I’m looking to create “flag” textures. I’m doing this because I have a single texture, the channels of which contain three independent pieces of information which amount to a yes/no. I need to do three runs starting by looking at each, and I’d prefer not to have to look up all 128 bits each time.
The obvious thing to do is to use MRT to output “flag” textures with fewer bpp which will be quick to look up. Thus I only have to look up all 128 bits once, rather than three times.
I only need three bits…but of course, OpenGL doesn’t support textures anywhere near that small, and even 1-channel 8-bit textures aren’t color-renderable.
I know the GL_RGBA internalFormat works, and GL_FLOAT_R32_NV is the same size and would also do. Is there a smaller one?
I looked at the glBitmap function, but I don’t think it’ll help at all…it doesn’t seem directly associated with a 1-bpp texture or anything. Too bad.
Even if the stencil buffer were better-supported, I couldn’t output to it in quite the way I’d like to, so that’s not an option.
OpenGL supports R3G3B2 textures, at least on ATI.
But RGBA4 or RGB5_A1 are about as low as you can expect to render to, via FBO.
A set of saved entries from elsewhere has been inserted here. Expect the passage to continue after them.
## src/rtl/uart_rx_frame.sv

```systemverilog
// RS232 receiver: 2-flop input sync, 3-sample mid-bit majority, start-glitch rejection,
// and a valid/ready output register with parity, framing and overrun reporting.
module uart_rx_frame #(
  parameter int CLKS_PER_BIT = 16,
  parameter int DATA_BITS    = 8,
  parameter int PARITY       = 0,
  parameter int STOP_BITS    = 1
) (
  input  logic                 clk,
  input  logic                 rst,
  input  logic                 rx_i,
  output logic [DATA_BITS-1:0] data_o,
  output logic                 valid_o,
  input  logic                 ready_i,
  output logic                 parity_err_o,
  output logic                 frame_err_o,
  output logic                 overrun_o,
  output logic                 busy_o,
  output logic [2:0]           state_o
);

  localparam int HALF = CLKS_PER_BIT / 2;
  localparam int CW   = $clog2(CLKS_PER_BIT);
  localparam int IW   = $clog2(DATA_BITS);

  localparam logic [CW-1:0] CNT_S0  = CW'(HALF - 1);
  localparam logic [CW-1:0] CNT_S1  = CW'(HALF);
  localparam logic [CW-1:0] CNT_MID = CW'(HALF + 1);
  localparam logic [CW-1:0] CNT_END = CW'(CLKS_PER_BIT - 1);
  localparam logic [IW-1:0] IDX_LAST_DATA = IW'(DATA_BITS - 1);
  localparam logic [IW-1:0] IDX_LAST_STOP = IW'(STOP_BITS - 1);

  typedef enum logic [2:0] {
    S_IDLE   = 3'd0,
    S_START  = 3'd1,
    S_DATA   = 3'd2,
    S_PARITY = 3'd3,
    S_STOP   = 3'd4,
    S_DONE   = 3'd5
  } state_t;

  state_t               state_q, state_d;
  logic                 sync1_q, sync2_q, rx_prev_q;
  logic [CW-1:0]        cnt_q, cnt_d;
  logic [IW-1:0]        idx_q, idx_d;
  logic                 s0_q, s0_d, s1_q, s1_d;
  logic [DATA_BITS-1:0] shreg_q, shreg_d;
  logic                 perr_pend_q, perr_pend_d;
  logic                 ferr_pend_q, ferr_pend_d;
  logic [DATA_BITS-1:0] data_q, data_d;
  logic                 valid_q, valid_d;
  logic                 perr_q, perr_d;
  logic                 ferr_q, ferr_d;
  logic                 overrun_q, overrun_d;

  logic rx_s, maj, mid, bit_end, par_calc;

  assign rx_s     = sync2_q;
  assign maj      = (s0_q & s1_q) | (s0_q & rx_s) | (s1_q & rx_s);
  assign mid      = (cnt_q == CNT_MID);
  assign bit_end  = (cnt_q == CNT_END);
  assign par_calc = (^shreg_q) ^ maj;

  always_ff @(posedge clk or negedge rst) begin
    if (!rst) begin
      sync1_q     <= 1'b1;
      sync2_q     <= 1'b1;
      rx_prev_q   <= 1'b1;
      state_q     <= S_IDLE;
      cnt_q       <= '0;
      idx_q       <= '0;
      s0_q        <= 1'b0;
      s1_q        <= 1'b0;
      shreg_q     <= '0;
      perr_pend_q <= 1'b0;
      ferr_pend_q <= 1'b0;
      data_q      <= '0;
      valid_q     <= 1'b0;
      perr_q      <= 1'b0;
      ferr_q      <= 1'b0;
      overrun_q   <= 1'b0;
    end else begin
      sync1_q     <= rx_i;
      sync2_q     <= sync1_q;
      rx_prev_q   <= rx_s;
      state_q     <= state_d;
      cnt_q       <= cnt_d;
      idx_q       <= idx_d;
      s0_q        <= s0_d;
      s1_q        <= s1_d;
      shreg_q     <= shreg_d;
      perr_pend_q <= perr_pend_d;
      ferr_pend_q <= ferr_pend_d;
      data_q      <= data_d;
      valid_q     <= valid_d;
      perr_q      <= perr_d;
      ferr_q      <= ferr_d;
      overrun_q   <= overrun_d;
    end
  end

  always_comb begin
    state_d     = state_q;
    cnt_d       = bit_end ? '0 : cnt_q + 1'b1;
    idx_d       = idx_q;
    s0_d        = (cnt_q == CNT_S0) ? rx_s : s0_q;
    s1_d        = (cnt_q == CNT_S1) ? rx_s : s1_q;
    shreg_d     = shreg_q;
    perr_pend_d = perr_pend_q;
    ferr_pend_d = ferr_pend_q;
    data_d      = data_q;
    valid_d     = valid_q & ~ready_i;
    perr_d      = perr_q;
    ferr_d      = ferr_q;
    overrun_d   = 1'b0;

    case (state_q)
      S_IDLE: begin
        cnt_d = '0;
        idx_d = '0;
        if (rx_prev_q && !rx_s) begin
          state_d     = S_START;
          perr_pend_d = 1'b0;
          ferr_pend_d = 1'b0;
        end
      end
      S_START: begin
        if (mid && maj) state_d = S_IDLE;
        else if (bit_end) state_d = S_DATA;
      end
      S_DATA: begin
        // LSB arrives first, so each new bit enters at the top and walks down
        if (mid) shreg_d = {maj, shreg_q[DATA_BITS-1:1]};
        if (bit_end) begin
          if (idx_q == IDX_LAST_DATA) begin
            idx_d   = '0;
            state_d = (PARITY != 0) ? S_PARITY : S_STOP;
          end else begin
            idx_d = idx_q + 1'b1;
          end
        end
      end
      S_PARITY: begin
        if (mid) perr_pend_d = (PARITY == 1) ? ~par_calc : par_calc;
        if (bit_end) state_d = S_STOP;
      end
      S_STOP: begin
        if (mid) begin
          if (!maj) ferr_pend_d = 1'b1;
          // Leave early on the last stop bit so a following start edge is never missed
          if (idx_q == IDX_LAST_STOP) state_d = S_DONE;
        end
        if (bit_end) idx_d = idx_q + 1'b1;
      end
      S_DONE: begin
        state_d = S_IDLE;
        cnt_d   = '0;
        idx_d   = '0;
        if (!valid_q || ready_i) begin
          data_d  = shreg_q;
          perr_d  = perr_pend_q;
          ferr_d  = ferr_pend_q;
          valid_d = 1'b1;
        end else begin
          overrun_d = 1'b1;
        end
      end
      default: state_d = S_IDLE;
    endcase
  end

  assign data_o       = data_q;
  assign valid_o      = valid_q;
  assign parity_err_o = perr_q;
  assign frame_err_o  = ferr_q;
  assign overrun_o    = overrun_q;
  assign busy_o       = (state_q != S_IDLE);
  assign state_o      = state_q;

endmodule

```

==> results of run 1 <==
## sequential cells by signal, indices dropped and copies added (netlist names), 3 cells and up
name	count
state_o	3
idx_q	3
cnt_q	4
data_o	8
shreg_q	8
## src/rtl/baton_beat_scheduler_if.sv

```systemverilog
// Interface bundle between the baton tracker side and the beat scheduler.
// The master drives the control/tracker inputs; the slave (scheduler) drives the beat outputs.
interface baton_beat_scheduler_if #(
    parameter int CNT_W = 26,
    parameter int IDX_W = 3
);
    logic             enable_in;
    logic             frame_valid_in;
    logic             beat_in;
    logic             measure_out;
    logic             beat_strobe_out;
    logic             bar_strobe_out;
    logic [IDX_W-1:0] beat_idx_out;
    logic [CNT_W-1:0] period_out;
    logic             period_valid_out;
    logic             lost_out;
    logic [1:0]       state_out;

    modport master (
        output enable_in, frame_valid_in, beat_in,
        input  measure_out, beat_strobe_out, bar_strobe_out, beat_idx_out,
               period_out, period_valid_out, lost_out, state_out
    );

    modport slave (
        input  enable_in, frame_valid_in, beat_in,
        output measure_out, beat_strobe_out, bar_strobe_out, beat_idx_out,
               period_out, period_valid_out, lost_out, state_out
    );
endinterface

```

## src/rtl/baton_beat_scheduler.sv

```systemverilog
// Turns debounced baton direction-change pulses into a conducted beat: bar position,
// averaged beat period and a lost-beat timeout, plus the tracker's measure strobe.
module baton_beat_scheduler #(
    parameter int CNT_W         = 26,
    parameter int MIN_GAP       = 6_000_000,
    parameter int TIMEOUT_CYC   = 60_000_000,
    parameter int BEATS_PER_BAR = 4,
    parameter int IDX_W         = 3
) (
    input  logic                  clk_camera_in,
    input  logic                  rst_n_in,
    baton_beat_scheduler_if.slave bus
);

    typedef enum logic [1:0] {
        S_IDLE  = 2'd0,
        S_ARM   = 2'd1,
        S_TRACK = 2'd2,
        S_LOST  = 2'd3
    } state_e;

    localparam logic [CNT_W-1:0] MIN_GAP_C  = CNT_W'(MIN_GAP);
    localparam logic [CNT_W-1:0] TIMEOUT_LC = CNT_W'(TIMEOUT_CYC - 1);
    localparam logic [CNT_W-1:0] CNT_MAX    = '1;
    localparam logic [IDX_W-1:0] IDX_LAST   = IDX_W'(BEATS_PER_BAR - 1);

    state_e           state_q, state_d;
    logic [CNT_W-1:0] cnt_q, cnt_d;
    logic [CNT_W-1:0] period_q, period_d;
    logic [IDX_W-1:0] idx_q, idx_d;
    logic             first_q, first_d;
    logic             pv_q, pv_d;
    logic             measure_q, measure_d;
    logic             beat_q, beat_d;
    logic             bar_q, bar_d;
    logic             accept;
    logic [CNT_W:0]   period_sum;

    // One extra bit keeps the running average free of overflow.
    assign period_sum = {1'b0, period_q} + {1'b0, cnt_q};

    assign accept = bus.beat_in &&
                    ((state_q == S_ARM) || (state_q == S_LOST) ||
                     ((state_q == S_TRACK) && (cnt_q >= MIN_GAP_C)));

    always_comb begin
        // NOTE: every signal gets a default before any branch so no latch is inferred.
        state_d   = state_q;
        cnt_d     = cnt_q;
        period_d  = period_q;
        idx_d     = idx_q;
        first_d   = first_q;
        pv_d      = pv_q;
        beat_d    = 1'b0;
        bar_d     = 1'b0;
        measure_d = bus.frame_valid_in && (state_q != S_IDLE);

        if (!bus.enable_in) begin
            state_d = S_IDLE;
            cnt_d   = '0;
            idx_d   = '0;
        end else begin
            unique case (state_q)
                S_IDLE: state_d = S_ARM;
                S_ARM, S_LOST: begin
                    if (accept) begin
                        state_d = S_TRACK;
                        cnt_d   = '0;
                        idx_d   = '0;
                        beat_d  = 1'b1;
                        bar_d   = 1'b1;
                        first_d = 1'b1;
                    end
                end
                S_TRACK: begin
                    if (accept) begin
                        cnt_d    = '0;
                        beat_d   = 1'b1;
                        pv_d     = 1'b1;
                        first_d  = 1'b0;
                        period_d = first_q ? cnt_q : period_sum[CNT_W:1];
                        if (idx_q == IDX_LAST) begin
                            idx_d = '0;
                            bar_d = 1'b1;
                        end else begin
                            idx_d = idx_q + 1'b1;
                        end
                    end else if (cnt_q == TIMEOUT_LC) begin
                        // A beat on the timeout cycle takes the branch above instead.
                        state_d = S_LOST;
                        cnt_d   = '0;
                    end else if (cnt_q != CNT_MAX) begin
                        cnt_d = cnt_q + 1'b1;
                    end
                end
                default: state_d = S_IDLE;
            endcase
        end
    end

    // NOTE: state flops use non-blocking assignments and an async active-low reset.
    always_ff @(posedge clk_camera_in or negedge rst_n_in) begin
        if (!rst_n_in) begin
            state_q   <= S_IDLE;
            cnt_q     <= '0;
            period_q  <= '0;
            idx_q     <= '0;
            first_q   <= 1'b1;
            pv_q      <= 1'b0;
            measure_q <= 1'b0;
            beat_q    <= 1'b0;
            bar_q     <= 1'b0;
        end else begin
            state_q   <= state_d;
            cnt_q     <= cnt_d;
            period_q  <= period_d;
            idx_q     <= idx_d;
            first_q   <= first_d;
            pv_q      <= pv_d;
            measure_q <= measure_d;
            beat_q    <= beat_d;
            bar_q     <= bar_d;
        end
    end

    assign bus.measure_out      = measure_q;
    assign bus.beat_strobe_out  = beat_q;
    assign bus.bar_strobe_out   = bar_q;
    assign bus.beat_idx_out     = idx_q;
    assign bus.period_out       = period_q;
    assign bus.period_valid_out = pv_q;
    assign bus.lost_out         = (state_q == S_LOST);
    assign bus.state_out        = state_q;

endmodule

```

## src/flat_wrapper.sv

```systemverilog
// flat-port wrapper written by rule: the top's interface ports become plain ports
module baton_beat_scheduler_flat 
#(
    parameter int CNT_W         = 26,
    parameter int MIN_GAP       = 6_000_000,
    parameter int TIMEOUT_CYC   = 60_000_000,
    parameter int BEATS_PER_BAR = 4,
    parameter int IDX_W         = 3
)
  (clk_camera_in, rst_n_in, bus_enable_in, bus_frame_valid_in, bus_beat_in, bus_measure_out, bus_beat_strobe_out, bus_bar_strobe_out, bus_beat_idx_out, bus_period_out, bus_period_valid_out, bus_lost_out, bus_state_out);
  baton_beat_scheduler_if #(.CNT_W(CNT_W), .IDX_W(IDX_W)) bus_i ();
  input  logic clk_camera_in;
  input  logic rst_n_in;
  input wire logic [$bits(bus_i.enable_in)-1:0] bus_enable_in;
  input wire logic [$bits(bus_i.frame_valid_in)-1:0] bus_frame_valid_in;
  input wire logic [$bits(bus_i.beat_in)-1:0] bus_beat_in;
  output wire logic [$bits(bus_i.measure_out)-1:0] bus_measure_out;
  output wire logic [$bits(bus_i.beat_strobe_out)-1:0] bus_beat_strobe_out;
  output wire logic [$bits(bus_i.bar_strobe_out)-1:0] bus_bar_strobe_out;
  output wire logic [$bits(bus_i.beat_idx_out)-1:0] bus_beat_idx_out;
  output wire logic [$bits(bus_i.period_out)-1:0] bus_period_out;
  output wire logic [$bits(bus_i.period_valid_out)-1:0] bus_period_valid_out;
  output wire logic [$bits(bus_i.lost_out)-1:0] bus_lost_out;
  output wire logic [$bits(bus_i.state_out)-1:0] bus_state_out;
  assign bus_i.enable_in = bus_enable_in;
  assign bus_i.frame_valid_in = bus_frame_valid_in;
  assign bus_i.beat_in = bus_beat_in;
  assign bus_measure_out = bus_i.measure_out;
  assign bus_beat_strobe_out = bus_i.beat_strobe_out;
  assign bus_bar_strobe_out = bus_i.bar_strobe_out;
  assign bus_beat_idx_out = bus_i.beat_idx_out;
  assign bus_period_out = bus_i.period_out;
  assign bus_period_valid_out = bus_i.period_valid_out;
  assign bus_lost_out = bus_i.lost_out;
  assign bus_state_out = bus_i.state_out;
  baton_beat_scheduler #(.CNT_W(CNT_W), .MIN_GAP(MIN_GAP), .TIMEOUT_CYC(TIMEOUT_CYC), .BEATS_PER_BAR(BEATS_PER_BAR), .IDX_W(IDX_W)) u_core (.clk_camera_in(clk_camera_in), .rst_n_in(rst_n_in), .bus(bus_i));
endmodule
```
Well, the thing is that you can make a color texture of all those internal formats that GL supports but then when you check if you FBO is complete, it will fail.
So your need to setup some code that can try from low bit formats up to highbit formats, until the code succeeds in creating it.
R3G3B2, RGBA4 or RGB5_A1 are very likely not supported. You can try a 16 bit intensity format, or 16 bit float format.
Such formats will likely be converted to RGBA8 by the driver, NVidia has published a paper with all supported pixel formats, it’s a very interesting read.
Here ya go (near bottom of page on left):
If you are doing this render operation infrequently (say once at load or something), and your render target setup wont support anything smaller than RGB8 (which seems likely), then you can always compress the results or change format after the render op. Download the data with glGetTexImage then re-upload it with a different format - say using S3TC or something can reduce the size several fold (6x for DXT1 i think). The compression might change some values a bit - so you may not be able to expect exactly the values you put in, but for a simple 3 booleans per image it should work fine.
Sadly, that isn’t an option in this case. It’s merely one phase of a sequence of numerous GPGPU-style renders, and we’re minimizing readback between them as much as possible.
Perhaps glCopyTexSubImage, though. I don’t know how that works between formats, but it might be worth a shot…
What about using for example 16bit integer format and storing multiple data in one pixel instead of only three values per RGB(say 16x3). I dont exactly know what you are trying to do so it might not be useful at all.
Second though, using somehow stencil buffer, if you need to know in pixel shader value of the “flag” and based on this do one thing or another, try something like using one pixel shader for stencil where is true(1) and another when there is false(0). It can actually profit from early stencil, so no need for dynamic branching in shader.
The code I’m writing is desired to work on both Windows and Linux, and at one time in the past we discovered that attempting to use a stencil buffer caused the Linux drivers to spit out NaNs into the color buffer. Which is bad. So, I’m staying away from the stencil buffer for now.
Integer formats aren’t available since I’m not on a G80 card. However, the notion of packing multiple flags into a single texel is interesting. I’ll consider that. It might improve cache hits.
NVidia, Quadro 4500.
We didn’t really delve into the problem all that much at the time. FYI, it was using GL_DEPTH24_STENCIL8_EXT with an FBO.